**WHAT THE TASK ASKS**
Given the entries that follow, write out exactly the lines starting at the one containing "inc #(.W(32)) u_cq" and ending at the one containing "4'd8: begin f_p2", both ends included, and only those.

[Start of section]

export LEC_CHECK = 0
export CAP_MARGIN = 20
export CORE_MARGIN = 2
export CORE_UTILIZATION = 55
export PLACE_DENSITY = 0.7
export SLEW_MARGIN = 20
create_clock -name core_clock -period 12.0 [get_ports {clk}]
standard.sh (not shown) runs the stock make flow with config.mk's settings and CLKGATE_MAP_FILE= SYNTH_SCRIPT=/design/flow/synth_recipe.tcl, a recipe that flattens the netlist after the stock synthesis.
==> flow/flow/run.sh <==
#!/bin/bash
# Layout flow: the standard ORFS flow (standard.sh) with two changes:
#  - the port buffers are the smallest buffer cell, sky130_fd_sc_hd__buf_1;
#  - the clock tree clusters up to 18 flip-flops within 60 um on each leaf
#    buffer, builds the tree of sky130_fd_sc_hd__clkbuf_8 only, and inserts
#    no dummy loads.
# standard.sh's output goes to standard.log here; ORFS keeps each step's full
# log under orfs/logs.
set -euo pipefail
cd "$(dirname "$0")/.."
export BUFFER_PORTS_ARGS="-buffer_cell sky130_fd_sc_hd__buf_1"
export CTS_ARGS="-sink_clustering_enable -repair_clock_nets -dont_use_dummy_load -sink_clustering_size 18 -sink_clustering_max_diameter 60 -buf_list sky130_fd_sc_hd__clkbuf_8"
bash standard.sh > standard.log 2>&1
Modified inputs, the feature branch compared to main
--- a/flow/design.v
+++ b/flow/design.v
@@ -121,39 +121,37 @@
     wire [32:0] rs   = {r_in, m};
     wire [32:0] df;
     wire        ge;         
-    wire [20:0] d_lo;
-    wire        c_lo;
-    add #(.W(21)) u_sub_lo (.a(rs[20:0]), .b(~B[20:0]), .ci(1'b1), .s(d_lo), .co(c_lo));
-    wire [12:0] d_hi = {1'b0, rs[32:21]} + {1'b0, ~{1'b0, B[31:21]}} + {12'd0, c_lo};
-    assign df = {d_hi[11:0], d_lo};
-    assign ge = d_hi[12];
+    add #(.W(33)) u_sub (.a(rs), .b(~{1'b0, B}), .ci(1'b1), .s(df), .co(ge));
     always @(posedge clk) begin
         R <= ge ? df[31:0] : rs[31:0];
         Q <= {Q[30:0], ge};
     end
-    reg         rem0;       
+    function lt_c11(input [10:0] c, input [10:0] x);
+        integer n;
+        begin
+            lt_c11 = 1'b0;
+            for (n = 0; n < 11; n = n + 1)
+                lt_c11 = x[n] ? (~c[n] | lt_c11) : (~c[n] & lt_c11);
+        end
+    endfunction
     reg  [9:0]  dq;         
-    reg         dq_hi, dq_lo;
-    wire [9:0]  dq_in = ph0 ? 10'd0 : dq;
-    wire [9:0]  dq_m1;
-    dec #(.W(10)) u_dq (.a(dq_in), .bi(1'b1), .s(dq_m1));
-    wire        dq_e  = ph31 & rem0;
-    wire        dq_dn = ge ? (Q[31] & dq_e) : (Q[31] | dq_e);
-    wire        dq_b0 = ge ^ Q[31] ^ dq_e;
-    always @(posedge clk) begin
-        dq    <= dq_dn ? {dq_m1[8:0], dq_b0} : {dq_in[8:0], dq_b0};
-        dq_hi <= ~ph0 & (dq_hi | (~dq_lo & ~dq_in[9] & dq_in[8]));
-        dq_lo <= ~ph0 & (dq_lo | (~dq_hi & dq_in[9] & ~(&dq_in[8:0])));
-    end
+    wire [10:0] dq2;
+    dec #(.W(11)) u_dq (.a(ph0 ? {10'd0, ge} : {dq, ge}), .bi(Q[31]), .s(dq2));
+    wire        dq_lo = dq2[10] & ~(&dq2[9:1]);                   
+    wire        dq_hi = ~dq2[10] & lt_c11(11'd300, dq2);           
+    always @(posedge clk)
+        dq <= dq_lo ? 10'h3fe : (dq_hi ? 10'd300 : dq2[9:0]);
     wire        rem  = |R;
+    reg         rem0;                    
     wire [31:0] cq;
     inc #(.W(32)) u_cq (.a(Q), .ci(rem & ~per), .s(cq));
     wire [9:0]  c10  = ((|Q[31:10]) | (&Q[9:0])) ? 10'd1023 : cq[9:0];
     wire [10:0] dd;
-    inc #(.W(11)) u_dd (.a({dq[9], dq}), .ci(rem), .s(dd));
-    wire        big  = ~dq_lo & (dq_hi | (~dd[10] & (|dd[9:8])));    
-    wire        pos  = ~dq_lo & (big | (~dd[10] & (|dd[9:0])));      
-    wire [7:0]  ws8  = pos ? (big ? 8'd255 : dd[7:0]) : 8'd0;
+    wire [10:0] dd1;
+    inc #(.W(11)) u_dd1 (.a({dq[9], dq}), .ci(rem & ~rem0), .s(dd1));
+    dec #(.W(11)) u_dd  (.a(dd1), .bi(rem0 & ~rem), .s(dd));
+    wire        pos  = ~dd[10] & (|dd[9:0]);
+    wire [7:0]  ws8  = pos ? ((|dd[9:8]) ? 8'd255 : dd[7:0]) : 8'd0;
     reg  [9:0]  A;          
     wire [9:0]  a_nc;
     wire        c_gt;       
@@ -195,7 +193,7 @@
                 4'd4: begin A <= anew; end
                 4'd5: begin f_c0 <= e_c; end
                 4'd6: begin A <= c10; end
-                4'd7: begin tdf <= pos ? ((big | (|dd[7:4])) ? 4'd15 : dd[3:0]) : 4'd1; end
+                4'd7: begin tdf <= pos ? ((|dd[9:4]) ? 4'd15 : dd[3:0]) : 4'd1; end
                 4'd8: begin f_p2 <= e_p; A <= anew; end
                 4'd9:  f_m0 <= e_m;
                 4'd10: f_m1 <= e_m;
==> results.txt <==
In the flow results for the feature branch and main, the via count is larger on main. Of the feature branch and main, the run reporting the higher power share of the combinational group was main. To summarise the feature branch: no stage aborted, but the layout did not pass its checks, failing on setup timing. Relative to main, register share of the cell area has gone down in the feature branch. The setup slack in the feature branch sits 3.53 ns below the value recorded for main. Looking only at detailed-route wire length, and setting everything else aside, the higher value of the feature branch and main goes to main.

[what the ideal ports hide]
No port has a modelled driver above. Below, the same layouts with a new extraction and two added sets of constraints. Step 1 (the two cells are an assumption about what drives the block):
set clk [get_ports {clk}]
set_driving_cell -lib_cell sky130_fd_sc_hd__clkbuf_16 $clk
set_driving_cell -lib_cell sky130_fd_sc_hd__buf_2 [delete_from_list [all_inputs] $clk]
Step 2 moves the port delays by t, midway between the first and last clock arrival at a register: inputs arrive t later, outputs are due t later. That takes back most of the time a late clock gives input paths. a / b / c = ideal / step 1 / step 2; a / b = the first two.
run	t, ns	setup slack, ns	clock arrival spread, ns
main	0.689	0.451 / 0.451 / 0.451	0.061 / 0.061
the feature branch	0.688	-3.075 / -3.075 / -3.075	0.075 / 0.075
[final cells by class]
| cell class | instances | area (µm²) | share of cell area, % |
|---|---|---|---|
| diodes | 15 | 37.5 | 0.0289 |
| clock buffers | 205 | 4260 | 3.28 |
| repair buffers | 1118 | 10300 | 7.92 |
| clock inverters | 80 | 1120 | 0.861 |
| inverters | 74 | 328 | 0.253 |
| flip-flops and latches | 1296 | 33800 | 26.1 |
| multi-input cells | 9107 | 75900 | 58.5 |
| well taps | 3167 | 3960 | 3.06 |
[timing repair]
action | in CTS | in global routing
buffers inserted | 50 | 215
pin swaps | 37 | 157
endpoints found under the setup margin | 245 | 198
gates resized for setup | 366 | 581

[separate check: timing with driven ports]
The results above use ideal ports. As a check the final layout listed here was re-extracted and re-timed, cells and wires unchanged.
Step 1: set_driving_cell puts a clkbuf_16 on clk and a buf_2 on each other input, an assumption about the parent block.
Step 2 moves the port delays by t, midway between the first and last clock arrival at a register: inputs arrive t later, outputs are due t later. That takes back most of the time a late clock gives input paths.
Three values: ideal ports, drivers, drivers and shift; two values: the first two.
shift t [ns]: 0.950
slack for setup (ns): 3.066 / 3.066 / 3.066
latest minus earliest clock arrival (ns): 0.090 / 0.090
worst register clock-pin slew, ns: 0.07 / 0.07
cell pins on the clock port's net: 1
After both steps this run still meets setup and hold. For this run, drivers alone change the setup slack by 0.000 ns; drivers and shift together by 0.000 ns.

[End of section]

**RESULT**
     inc #(.W(32)) u_cq (.a(Q), .ci(rem & ~per), .s(cq));
     wire [9:0]  c10  = ((|Q[31:10]) | (&Q[9:0])) ? 10'd1023 : cq[9:0];
     wire [10:0] dd;
-    inc #(.W(11)) u_dd (.a({dq[9], dq}), .ci(rem), .s(dd));
-    wire        big  = ~dq_lo & (dq_hi | (~dd[10] & (|dd[9:8])));    
-    wire        pos  = ~dq_lo & (big | (~dd[10] & (|dd[9:0])));      
-    wire [7:0]  ws8  = pos ? (big ? 8'd255 : dd[7:0]) : 8'd0;
+    wire [10:0] dd1;
+    inc #(.W(11)) u_dd1 (.a({dq[9], dq}), .ci(rem & ~rem0), .s(dd1));
+    dec #(.W(11)) u_dd  (.a(dd1), .bi(rem0 & ~rem), .s(dd));
+    wire        pos  = ~dd[10] & (|dd[9:0]);
+    wire [7:0]  ws8  = pos ? ((|dd[9:8]) ? 8'd255 : dd[7:0]) : 8'd0;
     reg  [9:0]  A;          
     wire [9:0]  a_nc;
     wire        c_gt;       
@@ -195,7 +193,7 @@
                 4'd4: begin A <= anew; end
                 4'd5: begin f_c0 <= e_c; end
                 4'd6: begin A <= c10; end
-                4'd7: begin tdf <= pos ? ((big | (|dd[7:4])) ? 4'd15 : dd[3:0]) : 4'd1; end
+                4'd7: begin tdf <= pos ? ((|dd[9:4]) ? 4'd15 : dd[3:0]) : 4'd1; end
                 4'd8: begin f_p2 <= e_p; A <= anew; end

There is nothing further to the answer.